**HOW TO COMPLETE THIS TASK**
Lift out each line of the data that holds "instruction".

**DATA TO PROCESS**
------------------------------------------------------------
`config.mk`:
```
export PLATFORM = sky130hd
export DESIGN_NAME = mc_ctrl_flat
export DESIGN_NICKNAME = d
export VERILOG_FILES = /design/src/rtl/mc_ctrl_pkg.sv /design/src/rtl/mc_ctrl_if.sv /design/src/rtl/mc_decode.sv /design/src/rtl/mc_ctrl.sv /design/src/flat_wrapper.sv
export SDC_FILE = /design/constraint.sdc
export NUM_CORES = 1
export LEC_CHECK = 0
export ABC_AREA = 0
export ABC_CLOCK_PERIOD_IN_PS = 2000
export BUFFER_PORTS_ARGS = -buffer_cell sky130_fd_sc_hd__buf_2
export CAP_MARGIN = 20
export CORE_MARGIN = 2
export CORE_UTILIZATION = 25
export DETAILED_ROUTE_END_ITERATION = 6
export GPL_TIMING_DRIVEN = 0
export SLEW_MARGIN = 15
export SYNTH_ARGS = -nofsm -noshare
export SYNTH_HDL_FRONTEND = slang
export SYNTH_SLANG_ARGS = --single-unit
```
`constraint.sdc`:
```
create_clock -name clk -period 2 [get_ports clk]
set_input_delay 0.4 -clock clk [delete_from_list [all_inputs] [get_ports clk]]
set_output_delay 0.4 -clock clk [all_outputs]
set_load 0.1 [all_outputs]
```
`src/rtl/mc_ctrl_pkg.sv`:
```
// Shared constants for the MIPS-Lite multi-cycle controller: opcodes, functs,
// state codes, decode class indices and datapath select encodings.
package mc_ctrl_pkg;

    localparam logic [5:0] OP_RTYPE = 6'b000000;
    localparam logic [5:0] OP_ORI   = 6'b001101;
    localparam logic [5:0] OP_LUI   = 6'b001111;
    localparam logic [5:0] OP_LW    = 6'b100011;
    localparam logic [5:0] OP_SW    = 6'b101011;
    localparam logic [5:0] OP_BEQ   = 6'b000100;
    localparam logic [5:0] OP_J     = 6'b000010;
    localparam logic [5:0] OP_JAL   = 6'b000011;

    localparam logic [5:0] FN_ADDU  = 6'b100001;
    localparam logic [5:0] FN_SUBU  = 6'b100011;
    localparam logic [5:0] FN_JR    = 6'b001000;

    typedef enum logic [2:0] {
        S_FETCH = 3'd0,
        S_DCD   = 3'd1,
        S_EXE   = 3'd2,
        S_MEM   = 3'd3,
        S_WB    = 3'd4
    } state_t;

    // one-hot decode class vector bit positions
    localparam int C_RTYPE = 0;
    localparam int C_JR    = 1;
    localparam int C_ORI   = 2;
    localparam int C_LUI   = 3;
    localparam int C_LW    = 4;
    localparam int C_SW    = 5;
    localparam int C_BEQ   = 6;
    localparam int C_J     = 7;
    localparam int C_JAL   = 8;
    localparam int C_ILL   = 9;
    localparam int NCLS    = 10;

    typedef logic [NCLS-1:0] cls_t;

    localparam logic [1:0] NPC_PC4  = 2'b00;
    localparam logic [1:0] NPC_BR   = 2'b01;
    localparam logic [1:0] NPC_J    = 2'b10;
    localparam logic [1:0] NPC_JR   = 2'b11;

    localparam logic [1:0] ALU_ADD  = 2'b00;
    localparam logic [1:0] ALU_SUB  = 2'b01;
    localparam logic [1:0] ALU_OR   = 2'b10;

    localparam logic [1:0] EXT_ZERO = 2'b00;
    localparam logic [1:0] EXT_SIGN = 2'b01;
    localparam logic [1:0] EXT_LUI  = 2'b10;

    localparam logic [1:0] RD_RT    = 2'b00;
    localparam logic [1:0] RD_RD    = 2'b01;
    localparam logic [1:0] RD_RA    = 2'b10;

    localparam logic [1:0] WD_ALU   = 2'b00;
    localparam logic [1:0] WD_DM    = 2'b01;
    localparam logic [1:0] WD_PC    = 2'b10;

endpackage

```
`src/rtl/mc_ctrl_if.sv`:
```
// Controller <-> datapath bundle: instruction fields and zero flag in,
// write strobes, mux selects, op codes and debug state out.
interface mc_ctrl_if;
    logic [5:0] op;
    logic [5:0] funct;
    logic       zero;
    logic       PCWr;
    logic       IRWr;
    logic       RFWr;
    logic       DMWr;
    logic [1:0] NPCOp;
    logic [1:0] RegDst;
    logic [1:0] WDSel;
    logic       ALUSrc;
    logic [1:0] ExtOp;
    logic [1:0] ALUOp;
    logic [2:0] state;

    modport master (
        input  op, funct, zero,
        output PCWr, IRWr, RFWr, DMWr, NPCOp, RegDst, WDSel,
               ALUSrc, ExtOp, ALUOp, state
    );

    modport slave (
        output op, funct, zero,
        input  PCWr, IRWr, RFWr, DMWr, NPCOp, RegDst, WDSel,
               ALUSrc, ExtOp, ALUOp, state
    );
endinterface

```
`src/rtl/mc_decode.sv`:
```
// Combinational instruction classifier: op/funct to a one-hot class vector.
// Exactly one bit is always set; unknown encodings fall into C_ILL.
module mc_decode
    import mc_ctrl_pkg::*;
(
    input  logic [5:0] op,
    input  logic [5:0] funct,
    output cls_t       cls
);

    always_comb begin
        cls = '0;
        case (op)
            OP_RTYPE: begin
                if (funct == FN_ADDU || funct == FN_SUBU) cls[C_RTYPE] = 1'b1;
                else if (funct == FN_JR)                  cls[C_JR]    = 1'b1;
                else                                      cls[C_ILL]   = 1'b1;
            end
            OP_ORI:  cls[C_ORI] = 1'b1;
            OP_LUI:  cls[C_LUI] = 1'b1;
            OP_LW:   cls[C_LW]  = 1'b1;
            OP_SW:   cls[C_SW]  = 1'b1;
            OP_BEQ:  cls[C_BEQ] = 1'b1;
            OP_J:    cls[C_J]   = 1'b1;
            OP_JAL:  cls[C_JAL] = 1'b1;
            default: cls[C_ILL] = 1'b1;
        endcase
    end

endmodule

```
`src/rtl/mc_ctrl.sv`:
```
// MIPS-Lite multi-cycle control unit: FETCH/DCD/EXE/MEM/WB sequencer with
// Moore outputs on state plus the decoded class of the instruction in IR.
//
// state | meaning
// FETCH | IR <= mem[PC], PC <= PC+4
// DCD   | read registers; jumps complete here
// EXE   | ALU operation; beq resolves here
// MEM   | data memory access (lw/sw)
// WB    | register file write
module mc_ctrl
    import mc_ctrl_pkg::*;
(
    input  logic      clk,
    input  logic      rst,
    mc_ctrl_if.master bus
);

    state_t state_q;
    cls_t   cls;

    logic       pcwr, irwr, rfwr, dmwr, alusrc;
    logic [1:0] npcop, regdst, wdsel, extop, aluop;

    mc_decode u_decode (
        .op    (bus.op),
        .funct (bus.funct),
        .cls   (cls)
    );

    always_ff @(posedge clk or posedge rst) begin
        if (rst) begin
            state_q <= S_FETCH;
        end else begin
            case (state_q)
                S_FETCH: state_q <= S_DCD;
                S_DCD: begin
                    if (cls[C_J] | cls[C_JAL] | cls[C_JR] | cls[C_ILL])
                        state_q <= S_FETCH;
                    else
                        state_q <= S_EXE;
                end
                S_EXE: begin
                    if (cls[C_BEQ])              state_q <= S_FETCH;
                    else if (cls[C_LW] | cls[C_SW]) state_q <= S_MEM;
                    else                         state_q <= S_WB;
                end
                S_MEM:   state_q <= cls[C_LW] ? S_WB : S_FETCH;
                S_WB:    state_q <= S_FETCH;
                default: state_q <= S_FETCH;
            endcase
        end
    end

    // Outputs cannot be pre-registered: DCD depends on the IR loaded at the
    // FETCH edge and beq's PCWr follows the ALU zero flag in the same cycle.
    always_comb begin
        pcwr   = 1'b0;
        irwr   = 1'b0;
        rfwr   = 1'b0;
        dmwr   = 1'b0;
        npcop  = NPC_PC4;
        regdst = RD_RT;
        wdsel  = WD_ALU;
        alusrc = 1'b0;
        extop  = EXT_ZERO;
        aluop  = ALU_ADD;
        if (!rst) begin
            // ALU operand/op selects stay valid from EXE until the write completes
            if (state_q == S_EXE || state_q == S_MEM || state_q == S_WB) begin
                if (cls[C_RTYPE]) begin
                    aluop = (bus.funct == FN_SUBU) ? ALU_SUB : ALU_ADD;
                end else if (cls[C_ORI]) begin
                    alusrc = 1'b1;
                    extop  = EXT_ZERO;
                    aluop  = ALU_OR;
                end else if (cls[C_LUI]) begin
                    alusrc = 1'b1;
                    extop  = EXT_LUI;
                    aluop  = ALU_OR;
                end else if (cls[C_LW] | cls[C_SW]) begin
                    alusrc = 1'b1;
                    extop  = EXT_SIGN;
                    aluop  = ALU_ADD;
                end else if (cls[C_BEQ]) begin
                    aluop  = ALU_SUB;
                end
            end
            case (state_q)
                S_FETCH: begin
                    pcwr  = 1'b1;
                    irwr  = 1'b1;
                    npcop = NPC_PC4;
                end
                S_DCD: begin
                    if (cls[C_J]) begin
                        pcwr  = 1'b1;
                        npcop = NPC_J;
                    end else if (cls[C_JAL]) begin
                        pcwr   = 1'b1;
                        npcop  = NPC_J;
                        rfwr   = 1'b1;
                        regdst = RD_RA;
                        wdsel  = WD_PC;
                    end else if (cls[C_JR]) begin
                        pcwr  = 1'b1;
                        npcop = NPC_JR;
                    end
                end
                S_EXE: begin
                    if (cls[C_BEQ]) begin
                        npcop = NPC_BR;
                        pcwr  = bus.zero;
                    end
                end
                S_MEM: dmwr = cls[C_SW];
                S_WB: begin
                    if (cls[C_RTYPE]) begin
                        rfwr   = 1'b1;
                        regdst = RD_RD;
                        wdsel  = WD_ALU;
                    end else if (cls[C_ORI] | cls[C_LUI]) begin
                        rfwr   = 1'b1;
                        regdst = RD_RT;
                        wdsel  = WD_ALU;
                    end else if (cls[C_LW]) begin
                        rfwr   = 1'b1;
                        regdst = RD_RT;
                        wdsel  = WD_DM;
                    end
                end
                default: ;
            endcase
        end
    end

    assign bus.PCWr   = pcwr;
    assign bus.IRWr   = irwr;
    assign bus.RFWr   = rfwr;
    assign bus.DMWr   = dmwr;
    assign bus.NPCOp  = npcop;
    assign bus.RegDst = regdst;
    assign bus.WDSel  = wdsel;
    assign bus.ALUSrc = alusrc;
    assign bus.ExtOp  = extop;
    assign bus.ALUOp  = aluop;
    assign bus.state  = state_q;

endmodule

```
`src/flat_wrapper.sv`:
```
// flat-port wrapper written by rule: the top's interface ports become plain ports
module mc_ctrl_flat import mc_ctrl_pkg::*;
  (clk, rst, bus_op, bus_funct, bus_zero, bus_PCWr, bus_IRWr, bus_RFWr, bus_DMWr, bus_NPCOp, bus_RegDst, bus_WDSel, bus_ALUSrc, bus_ExtOp, bus_ALUOp, bus_state);
  mc_ctrl_if bus_i ();
  input  logic clk;
  input  logic rst;
  input wire logic [$bits(bus_i.op)-1:0] bus_op;
  input wire logic [$bits(bus_i.funct)-1:0] bus_funct;
  input wire logic [$bits(bus_i.zero)-1:0] bus_zero;
  output wire logic [$bits(bus_i.PCWr)-1:0] bus_PCWr;
  output wire logic [$bits(bus_i.IRWr)-1:0] bus_IRWr;
  output wire logic [$bits(bus_i.RFWr)-1:0] bus_RFWr;
  output wire logic [$bits(bus_i.DMWr)-1:0] bus_DMWr;
  output wire logic [$bits(bus_i.NPCOp)-1:0] bus_NPCOp;
  output wire logic [$bits(bus_i.RegDst)-1:0] bus_RegDst;
  output wire logic [$bits(bus_i.WDSel)-1:0] bus_WDSel;
  output wire logic [$bits(bus_i.ALUSrc)-1:0] bus_ALUSrc;
  output wire logic [$bits(bus_i.ExtOp)-1:0] bus_ExtOp;
  output wire logic [$bits(bus_i.ALUOp)-1:0] bus_ALUOp;
  output wire logic [$bits(bus_i.state)-1:0] bus_state;
  assign bus_i.op = bus_op;
  assign bus_i.funct = bus_funct;
  assign bus_i.zero = bus_zero;
  assign bus_PCWr = bus_i.PCWr;
  assign bus_IRWr = bus_i.IRWr;
  assign bus_RFWr = bus_i.RFWr;
  assign bus_DMWr = bus_i.DMWr;
  assign bus_NPCOp = bus_i.NPCOp;
  assign bus_RegDst = bus_i.RegDst;
  assign bus_WDSel = bus_i.WDSel;
  assign bus_ALUSrc = bus_i.ALUSrc;
  assign bus_ExtOp = bus_i.ExtOp;
  assign bus_ALUOp = bus_i.ALUOp;
  assign bus_state = bus_i.state;
  mc_ctrl u_core (.clk(clk), .rst(rst), .bus(bus_i));
endmodule
```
------------------------------------------------------------
**SOLUTION**
// Controller <-> datapath bundle: instruction fields and zero flag in,
// Combinational instruction classifier: op/funct to a one-hot class vector.
// Moore outputs on state plus the decoded class of the instruction in IR.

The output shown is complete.